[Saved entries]
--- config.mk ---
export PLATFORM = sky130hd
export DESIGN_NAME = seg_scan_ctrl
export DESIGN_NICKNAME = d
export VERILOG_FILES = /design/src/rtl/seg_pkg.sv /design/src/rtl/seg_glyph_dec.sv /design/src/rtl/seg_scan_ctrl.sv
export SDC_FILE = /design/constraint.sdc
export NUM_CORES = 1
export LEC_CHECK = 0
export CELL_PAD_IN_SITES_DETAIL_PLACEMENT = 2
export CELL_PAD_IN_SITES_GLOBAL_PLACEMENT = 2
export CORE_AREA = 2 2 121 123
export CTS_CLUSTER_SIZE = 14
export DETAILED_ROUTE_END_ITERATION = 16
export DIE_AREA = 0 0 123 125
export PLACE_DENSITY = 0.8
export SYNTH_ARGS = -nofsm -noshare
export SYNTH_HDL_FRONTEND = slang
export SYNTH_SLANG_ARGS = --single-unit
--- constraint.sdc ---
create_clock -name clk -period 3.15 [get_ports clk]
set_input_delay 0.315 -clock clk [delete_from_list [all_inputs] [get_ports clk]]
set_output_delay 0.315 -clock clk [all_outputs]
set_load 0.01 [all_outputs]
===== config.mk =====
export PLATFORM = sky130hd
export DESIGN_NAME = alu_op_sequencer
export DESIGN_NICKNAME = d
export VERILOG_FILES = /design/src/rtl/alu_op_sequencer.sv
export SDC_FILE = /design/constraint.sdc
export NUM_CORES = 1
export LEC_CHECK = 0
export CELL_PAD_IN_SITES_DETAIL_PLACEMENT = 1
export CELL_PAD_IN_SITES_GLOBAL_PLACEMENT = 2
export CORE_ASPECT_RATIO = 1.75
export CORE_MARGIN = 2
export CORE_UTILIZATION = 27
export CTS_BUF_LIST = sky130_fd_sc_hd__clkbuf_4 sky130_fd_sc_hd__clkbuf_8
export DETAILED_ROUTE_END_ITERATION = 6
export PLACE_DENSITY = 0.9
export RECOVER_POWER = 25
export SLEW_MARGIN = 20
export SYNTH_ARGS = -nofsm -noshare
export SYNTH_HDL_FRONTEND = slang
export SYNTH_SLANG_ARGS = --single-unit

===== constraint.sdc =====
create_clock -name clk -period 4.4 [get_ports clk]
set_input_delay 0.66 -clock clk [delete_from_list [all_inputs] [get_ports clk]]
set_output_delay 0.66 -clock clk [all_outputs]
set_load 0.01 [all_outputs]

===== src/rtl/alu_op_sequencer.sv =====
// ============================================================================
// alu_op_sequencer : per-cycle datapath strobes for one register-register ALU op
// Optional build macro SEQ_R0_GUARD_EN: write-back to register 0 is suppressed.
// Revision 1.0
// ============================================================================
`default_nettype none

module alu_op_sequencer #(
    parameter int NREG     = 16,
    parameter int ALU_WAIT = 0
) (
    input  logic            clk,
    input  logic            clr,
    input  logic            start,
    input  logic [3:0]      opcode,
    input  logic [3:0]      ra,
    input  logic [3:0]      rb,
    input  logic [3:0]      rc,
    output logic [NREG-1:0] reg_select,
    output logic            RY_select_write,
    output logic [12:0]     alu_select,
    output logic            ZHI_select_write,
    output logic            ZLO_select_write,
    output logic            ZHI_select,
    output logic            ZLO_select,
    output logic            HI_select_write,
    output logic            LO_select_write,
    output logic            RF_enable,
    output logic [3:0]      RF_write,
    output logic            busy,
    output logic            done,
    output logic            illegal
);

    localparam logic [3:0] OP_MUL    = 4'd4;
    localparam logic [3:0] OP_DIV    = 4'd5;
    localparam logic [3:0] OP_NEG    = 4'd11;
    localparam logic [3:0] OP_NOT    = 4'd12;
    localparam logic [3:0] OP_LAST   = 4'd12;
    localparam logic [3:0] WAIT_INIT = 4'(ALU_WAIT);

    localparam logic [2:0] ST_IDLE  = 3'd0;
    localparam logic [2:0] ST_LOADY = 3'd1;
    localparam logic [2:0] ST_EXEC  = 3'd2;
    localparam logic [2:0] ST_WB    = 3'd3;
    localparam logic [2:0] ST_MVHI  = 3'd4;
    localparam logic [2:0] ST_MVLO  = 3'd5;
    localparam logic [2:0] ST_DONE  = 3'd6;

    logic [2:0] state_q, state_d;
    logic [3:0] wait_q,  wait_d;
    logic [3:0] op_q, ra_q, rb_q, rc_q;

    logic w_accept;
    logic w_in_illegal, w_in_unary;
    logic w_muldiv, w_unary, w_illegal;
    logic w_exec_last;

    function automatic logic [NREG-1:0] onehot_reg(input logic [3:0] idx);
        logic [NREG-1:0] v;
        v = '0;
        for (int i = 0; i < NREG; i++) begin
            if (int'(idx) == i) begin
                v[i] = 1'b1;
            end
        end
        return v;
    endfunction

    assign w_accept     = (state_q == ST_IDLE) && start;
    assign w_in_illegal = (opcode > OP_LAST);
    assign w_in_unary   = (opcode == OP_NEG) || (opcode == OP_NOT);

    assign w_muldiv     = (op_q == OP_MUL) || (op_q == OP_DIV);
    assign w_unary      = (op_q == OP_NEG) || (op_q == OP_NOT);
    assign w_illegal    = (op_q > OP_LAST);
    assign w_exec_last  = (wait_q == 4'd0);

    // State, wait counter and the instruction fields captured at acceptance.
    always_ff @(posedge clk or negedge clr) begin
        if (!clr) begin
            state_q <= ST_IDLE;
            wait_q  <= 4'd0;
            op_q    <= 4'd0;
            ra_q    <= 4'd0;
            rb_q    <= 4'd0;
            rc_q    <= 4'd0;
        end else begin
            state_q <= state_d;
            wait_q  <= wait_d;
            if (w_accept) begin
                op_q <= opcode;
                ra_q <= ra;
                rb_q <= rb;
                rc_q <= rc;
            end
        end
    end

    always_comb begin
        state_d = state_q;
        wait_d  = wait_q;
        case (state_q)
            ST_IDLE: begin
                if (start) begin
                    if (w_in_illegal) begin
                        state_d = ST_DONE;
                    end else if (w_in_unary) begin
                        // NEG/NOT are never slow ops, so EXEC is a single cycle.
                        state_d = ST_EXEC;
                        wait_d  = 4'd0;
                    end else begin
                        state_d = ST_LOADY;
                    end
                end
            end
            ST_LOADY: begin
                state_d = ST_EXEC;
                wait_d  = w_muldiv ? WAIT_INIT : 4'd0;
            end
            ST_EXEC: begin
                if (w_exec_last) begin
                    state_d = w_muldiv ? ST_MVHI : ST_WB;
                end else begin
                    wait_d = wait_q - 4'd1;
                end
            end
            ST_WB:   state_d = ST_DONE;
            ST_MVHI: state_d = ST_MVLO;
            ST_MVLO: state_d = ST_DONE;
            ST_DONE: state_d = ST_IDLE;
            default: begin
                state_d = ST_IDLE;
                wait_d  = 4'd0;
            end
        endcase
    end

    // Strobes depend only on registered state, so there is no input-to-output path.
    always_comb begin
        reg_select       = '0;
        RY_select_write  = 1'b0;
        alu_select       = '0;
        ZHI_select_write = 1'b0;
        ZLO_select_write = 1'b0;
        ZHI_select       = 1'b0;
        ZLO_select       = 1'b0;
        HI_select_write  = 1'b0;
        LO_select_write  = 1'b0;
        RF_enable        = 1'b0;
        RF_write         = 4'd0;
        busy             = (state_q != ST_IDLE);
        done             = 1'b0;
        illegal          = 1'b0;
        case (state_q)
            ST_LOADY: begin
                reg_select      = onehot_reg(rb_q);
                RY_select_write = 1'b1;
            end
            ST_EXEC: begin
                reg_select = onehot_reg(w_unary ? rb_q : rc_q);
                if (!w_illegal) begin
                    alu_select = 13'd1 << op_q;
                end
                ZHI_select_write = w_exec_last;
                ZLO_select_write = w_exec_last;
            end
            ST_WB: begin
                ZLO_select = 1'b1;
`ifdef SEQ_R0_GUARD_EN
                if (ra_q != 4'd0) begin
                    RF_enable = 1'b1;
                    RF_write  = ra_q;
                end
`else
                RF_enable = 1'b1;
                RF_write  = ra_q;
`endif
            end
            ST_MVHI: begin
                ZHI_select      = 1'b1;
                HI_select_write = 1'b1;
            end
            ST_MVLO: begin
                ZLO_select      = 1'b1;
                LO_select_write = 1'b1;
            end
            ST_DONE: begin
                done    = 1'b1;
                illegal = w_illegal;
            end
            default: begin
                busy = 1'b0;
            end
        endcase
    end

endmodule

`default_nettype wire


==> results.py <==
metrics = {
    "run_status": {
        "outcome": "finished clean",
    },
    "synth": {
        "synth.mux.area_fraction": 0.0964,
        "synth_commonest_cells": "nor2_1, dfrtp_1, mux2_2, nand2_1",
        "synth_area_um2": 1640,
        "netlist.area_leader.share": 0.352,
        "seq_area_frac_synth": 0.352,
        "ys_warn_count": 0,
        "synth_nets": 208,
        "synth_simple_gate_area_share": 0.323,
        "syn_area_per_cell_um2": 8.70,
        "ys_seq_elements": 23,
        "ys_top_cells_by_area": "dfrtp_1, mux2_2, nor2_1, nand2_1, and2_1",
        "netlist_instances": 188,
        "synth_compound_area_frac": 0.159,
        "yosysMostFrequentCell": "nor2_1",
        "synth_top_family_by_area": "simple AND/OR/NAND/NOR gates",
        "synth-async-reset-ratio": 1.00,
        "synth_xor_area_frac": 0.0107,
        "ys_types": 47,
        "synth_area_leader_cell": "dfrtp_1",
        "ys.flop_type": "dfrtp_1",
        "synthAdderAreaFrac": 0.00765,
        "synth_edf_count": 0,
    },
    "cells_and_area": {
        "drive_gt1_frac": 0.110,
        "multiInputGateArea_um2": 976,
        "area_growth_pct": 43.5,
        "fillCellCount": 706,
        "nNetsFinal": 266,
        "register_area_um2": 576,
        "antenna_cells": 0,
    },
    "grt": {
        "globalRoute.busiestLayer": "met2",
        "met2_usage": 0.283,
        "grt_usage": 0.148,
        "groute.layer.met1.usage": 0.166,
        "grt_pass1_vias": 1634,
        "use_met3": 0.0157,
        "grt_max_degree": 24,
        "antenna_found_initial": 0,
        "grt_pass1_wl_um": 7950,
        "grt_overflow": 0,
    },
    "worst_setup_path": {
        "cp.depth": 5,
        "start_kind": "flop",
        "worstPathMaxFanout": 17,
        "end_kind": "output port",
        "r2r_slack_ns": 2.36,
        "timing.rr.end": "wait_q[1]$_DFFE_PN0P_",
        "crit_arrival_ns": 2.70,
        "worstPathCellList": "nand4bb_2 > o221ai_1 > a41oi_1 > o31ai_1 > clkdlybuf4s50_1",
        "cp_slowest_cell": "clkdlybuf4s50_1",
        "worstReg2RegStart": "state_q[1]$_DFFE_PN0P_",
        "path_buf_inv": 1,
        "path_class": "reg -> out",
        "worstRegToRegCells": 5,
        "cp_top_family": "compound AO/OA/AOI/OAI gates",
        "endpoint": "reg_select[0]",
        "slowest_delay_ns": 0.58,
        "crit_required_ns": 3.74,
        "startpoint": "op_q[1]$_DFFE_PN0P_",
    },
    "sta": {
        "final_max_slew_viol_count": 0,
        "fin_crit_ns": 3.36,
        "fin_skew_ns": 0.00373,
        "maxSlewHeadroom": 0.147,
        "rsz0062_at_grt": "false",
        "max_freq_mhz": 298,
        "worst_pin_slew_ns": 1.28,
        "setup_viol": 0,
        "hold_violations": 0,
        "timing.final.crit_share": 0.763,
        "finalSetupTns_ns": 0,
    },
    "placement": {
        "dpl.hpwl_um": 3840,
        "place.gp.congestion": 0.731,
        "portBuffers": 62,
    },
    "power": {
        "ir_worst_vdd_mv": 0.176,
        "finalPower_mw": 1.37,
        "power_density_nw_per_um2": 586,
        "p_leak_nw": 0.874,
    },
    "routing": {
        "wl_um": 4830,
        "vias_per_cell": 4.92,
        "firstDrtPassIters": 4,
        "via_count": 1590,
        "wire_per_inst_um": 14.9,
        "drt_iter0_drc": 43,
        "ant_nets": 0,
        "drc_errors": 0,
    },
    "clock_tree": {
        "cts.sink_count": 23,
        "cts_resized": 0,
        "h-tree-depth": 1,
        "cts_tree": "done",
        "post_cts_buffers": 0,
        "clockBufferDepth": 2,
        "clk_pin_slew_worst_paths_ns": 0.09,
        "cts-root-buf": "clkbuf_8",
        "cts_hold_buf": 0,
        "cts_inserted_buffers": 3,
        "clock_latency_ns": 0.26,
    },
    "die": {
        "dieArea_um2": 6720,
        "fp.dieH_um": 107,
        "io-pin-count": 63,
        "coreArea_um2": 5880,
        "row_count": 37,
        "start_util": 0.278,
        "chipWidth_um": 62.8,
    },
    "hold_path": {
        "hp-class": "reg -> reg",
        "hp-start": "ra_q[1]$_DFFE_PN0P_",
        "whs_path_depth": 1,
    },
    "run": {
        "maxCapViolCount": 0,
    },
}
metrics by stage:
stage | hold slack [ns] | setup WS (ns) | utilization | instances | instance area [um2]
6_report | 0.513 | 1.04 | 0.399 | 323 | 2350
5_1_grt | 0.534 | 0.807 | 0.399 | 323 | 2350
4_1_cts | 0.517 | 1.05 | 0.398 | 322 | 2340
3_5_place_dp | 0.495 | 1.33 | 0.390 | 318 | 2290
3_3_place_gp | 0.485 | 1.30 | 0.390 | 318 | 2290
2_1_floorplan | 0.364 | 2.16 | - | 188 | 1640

* * *

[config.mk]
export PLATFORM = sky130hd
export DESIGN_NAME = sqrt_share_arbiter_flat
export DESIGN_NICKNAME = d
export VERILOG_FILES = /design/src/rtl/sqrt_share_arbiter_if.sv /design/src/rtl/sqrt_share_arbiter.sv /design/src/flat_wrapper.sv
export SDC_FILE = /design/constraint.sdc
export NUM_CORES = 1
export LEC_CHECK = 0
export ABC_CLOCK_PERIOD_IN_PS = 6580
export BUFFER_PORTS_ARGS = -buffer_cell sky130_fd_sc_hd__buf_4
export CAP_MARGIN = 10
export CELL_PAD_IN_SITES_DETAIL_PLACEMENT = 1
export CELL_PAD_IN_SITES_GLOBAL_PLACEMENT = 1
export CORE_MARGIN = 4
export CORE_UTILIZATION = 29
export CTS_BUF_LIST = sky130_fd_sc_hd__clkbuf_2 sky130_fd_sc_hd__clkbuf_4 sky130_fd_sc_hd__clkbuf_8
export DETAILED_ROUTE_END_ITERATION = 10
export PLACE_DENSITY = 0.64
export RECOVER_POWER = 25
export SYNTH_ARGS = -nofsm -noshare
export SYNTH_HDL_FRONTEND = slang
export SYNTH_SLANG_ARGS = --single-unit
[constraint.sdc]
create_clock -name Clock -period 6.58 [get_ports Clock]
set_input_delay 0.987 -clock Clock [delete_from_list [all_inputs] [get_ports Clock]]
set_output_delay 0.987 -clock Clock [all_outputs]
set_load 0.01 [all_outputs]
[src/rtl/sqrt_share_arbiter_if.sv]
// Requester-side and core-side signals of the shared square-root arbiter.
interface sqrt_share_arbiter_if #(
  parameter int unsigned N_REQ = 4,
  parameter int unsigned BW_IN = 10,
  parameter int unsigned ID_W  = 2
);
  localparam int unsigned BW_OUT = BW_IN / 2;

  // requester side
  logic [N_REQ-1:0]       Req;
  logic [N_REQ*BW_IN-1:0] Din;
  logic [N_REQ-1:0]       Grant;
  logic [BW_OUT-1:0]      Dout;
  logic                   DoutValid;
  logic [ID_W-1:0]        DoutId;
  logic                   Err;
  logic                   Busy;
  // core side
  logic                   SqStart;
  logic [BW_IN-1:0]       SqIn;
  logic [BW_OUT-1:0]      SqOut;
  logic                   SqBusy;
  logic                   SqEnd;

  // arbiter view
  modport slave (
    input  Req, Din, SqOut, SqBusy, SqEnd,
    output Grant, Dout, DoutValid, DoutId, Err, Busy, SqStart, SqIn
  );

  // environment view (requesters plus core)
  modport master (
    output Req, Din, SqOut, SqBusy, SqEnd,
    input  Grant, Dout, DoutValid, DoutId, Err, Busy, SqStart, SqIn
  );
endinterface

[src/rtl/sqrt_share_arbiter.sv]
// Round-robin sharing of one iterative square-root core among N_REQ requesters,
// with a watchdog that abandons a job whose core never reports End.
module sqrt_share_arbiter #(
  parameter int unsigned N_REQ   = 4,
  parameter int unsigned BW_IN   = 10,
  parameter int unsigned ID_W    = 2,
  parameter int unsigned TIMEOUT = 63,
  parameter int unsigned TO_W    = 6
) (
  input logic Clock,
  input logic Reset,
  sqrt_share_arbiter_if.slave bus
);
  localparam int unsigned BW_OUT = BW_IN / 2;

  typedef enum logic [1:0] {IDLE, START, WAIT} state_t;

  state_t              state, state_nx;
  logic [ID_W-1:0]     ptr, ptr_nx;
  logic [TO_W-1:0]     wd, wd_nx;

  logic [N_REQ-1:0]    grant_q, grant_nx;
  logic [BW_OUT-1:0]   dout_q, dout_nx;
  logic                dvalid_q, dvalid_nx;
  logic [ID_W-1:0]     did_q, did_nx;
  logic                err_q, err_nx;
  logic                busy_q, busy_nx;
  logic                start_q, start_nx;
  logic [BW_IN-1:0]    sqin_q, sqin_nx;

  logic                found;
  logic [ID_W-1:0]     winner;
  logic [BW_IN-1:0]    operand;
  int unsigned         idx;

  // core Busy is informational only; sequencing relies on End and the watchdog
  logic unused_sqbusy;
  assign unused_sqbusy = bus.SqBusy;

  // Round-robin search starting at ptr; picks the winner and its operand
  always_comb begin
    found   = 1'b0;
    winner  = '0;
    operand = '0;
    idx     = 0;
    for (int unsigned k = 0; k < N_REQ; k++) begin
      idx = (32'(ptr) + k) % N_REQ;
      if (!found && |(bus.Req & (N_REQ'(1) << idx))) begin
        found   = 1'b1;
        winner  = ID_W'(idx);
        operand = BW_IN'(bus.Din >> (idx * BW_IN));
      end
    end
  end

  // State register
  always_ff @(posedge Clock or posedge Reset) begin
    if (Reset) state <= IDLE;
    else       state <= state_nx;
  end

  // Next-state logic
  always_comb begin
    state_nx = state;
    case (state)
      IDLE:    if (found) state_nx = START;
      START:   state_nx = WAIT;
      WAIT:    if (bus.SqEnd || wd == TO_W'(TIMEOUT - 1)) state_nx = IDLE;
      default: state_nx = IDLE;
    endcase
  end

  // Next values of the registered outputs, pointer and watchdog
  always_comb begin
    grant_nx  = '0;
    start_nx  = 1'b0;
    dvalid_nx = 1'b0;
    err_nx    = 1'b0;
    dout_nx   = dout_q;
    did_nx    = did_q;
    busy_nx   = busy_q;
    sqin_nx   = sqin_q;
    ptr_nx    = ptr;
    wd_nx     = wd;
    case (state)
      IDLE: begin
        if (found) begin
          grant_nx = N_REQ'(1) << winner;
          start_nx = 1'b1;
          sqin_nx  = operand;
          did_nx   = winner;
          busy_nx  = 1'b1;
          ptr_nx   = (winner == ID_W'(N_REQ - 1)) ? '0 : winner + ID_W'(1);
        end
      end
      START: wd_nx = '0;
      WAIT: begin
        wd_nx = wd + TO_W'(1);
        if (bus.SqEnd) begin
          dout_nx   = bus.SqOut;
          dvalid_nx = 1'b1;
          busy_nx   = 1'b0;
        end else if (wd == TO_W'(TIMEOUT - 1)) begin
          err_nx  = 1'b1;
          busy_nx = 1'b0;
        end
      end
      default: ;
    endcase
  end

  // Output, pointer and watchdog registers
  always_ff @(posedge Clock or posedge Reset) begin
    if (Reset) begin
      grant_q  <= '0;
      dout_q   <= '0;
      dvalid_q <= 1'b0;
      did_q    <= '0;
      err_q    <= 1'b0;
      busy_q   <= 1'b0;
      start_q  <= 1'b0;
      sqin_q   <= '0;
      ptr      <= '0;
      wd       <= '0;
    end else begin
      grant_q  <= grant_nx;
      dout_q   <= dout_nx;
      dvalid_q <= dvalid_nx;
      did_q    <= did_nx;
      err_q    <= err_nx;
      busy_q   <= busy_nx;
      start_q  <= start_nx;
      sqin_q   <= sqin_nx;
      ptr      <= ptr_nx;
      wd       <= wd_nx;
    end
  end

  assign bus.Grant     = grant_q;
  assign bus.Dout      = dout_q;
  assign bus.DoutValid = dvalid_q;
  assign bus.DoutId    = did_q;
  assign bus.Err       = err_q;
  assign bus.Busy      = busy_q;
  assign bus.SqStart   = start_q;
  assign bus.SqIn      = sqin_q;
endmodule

▶ _PROBLEM STATEMENT_:
Within the data above, the span starting at the line containing "no input-to-output path." and ending at the line containing "ZHI_select_write = w_exec_last;" is to be retyped exactly, with no other lines.

▶ _SOLUTION_:
    // Strobes depend only on registered state, so there is no input-to-output path.
    always_comb begin
        reg_select       = '0;
        RY_select_write  = 1'b0;
        alu_select       = '0;
        ZHI_select_write = 1'b0;
        ZLO_select_write = 1'b0;
        ZHI_select       = 1'b0;
        ZLO_select       = 1'b0;
        HI_select_write  = 1'b0;
        LO_select_write  = 1'b0;
        RF_enable        = 1'b0;
        RF_write         = 4'd0;
        busy             = (state_q != ST_IDLE);
        done             = 1'b0;
        illegal          = 1'b0;
        case (state_q)
            ST_LOADY: begin
                reg_select      = onehot_reg(rb_q);
                RY_select_write = 1'b1;
            end
            ST_EXEC: begin
                reg_select = onehot_reg(w_unary ? rb_q : rc_q);
                if (!w_illegal) begin
                    alu_select = 13'd1 << op_q;
                end
                ZHI_select_write = w_exec_last;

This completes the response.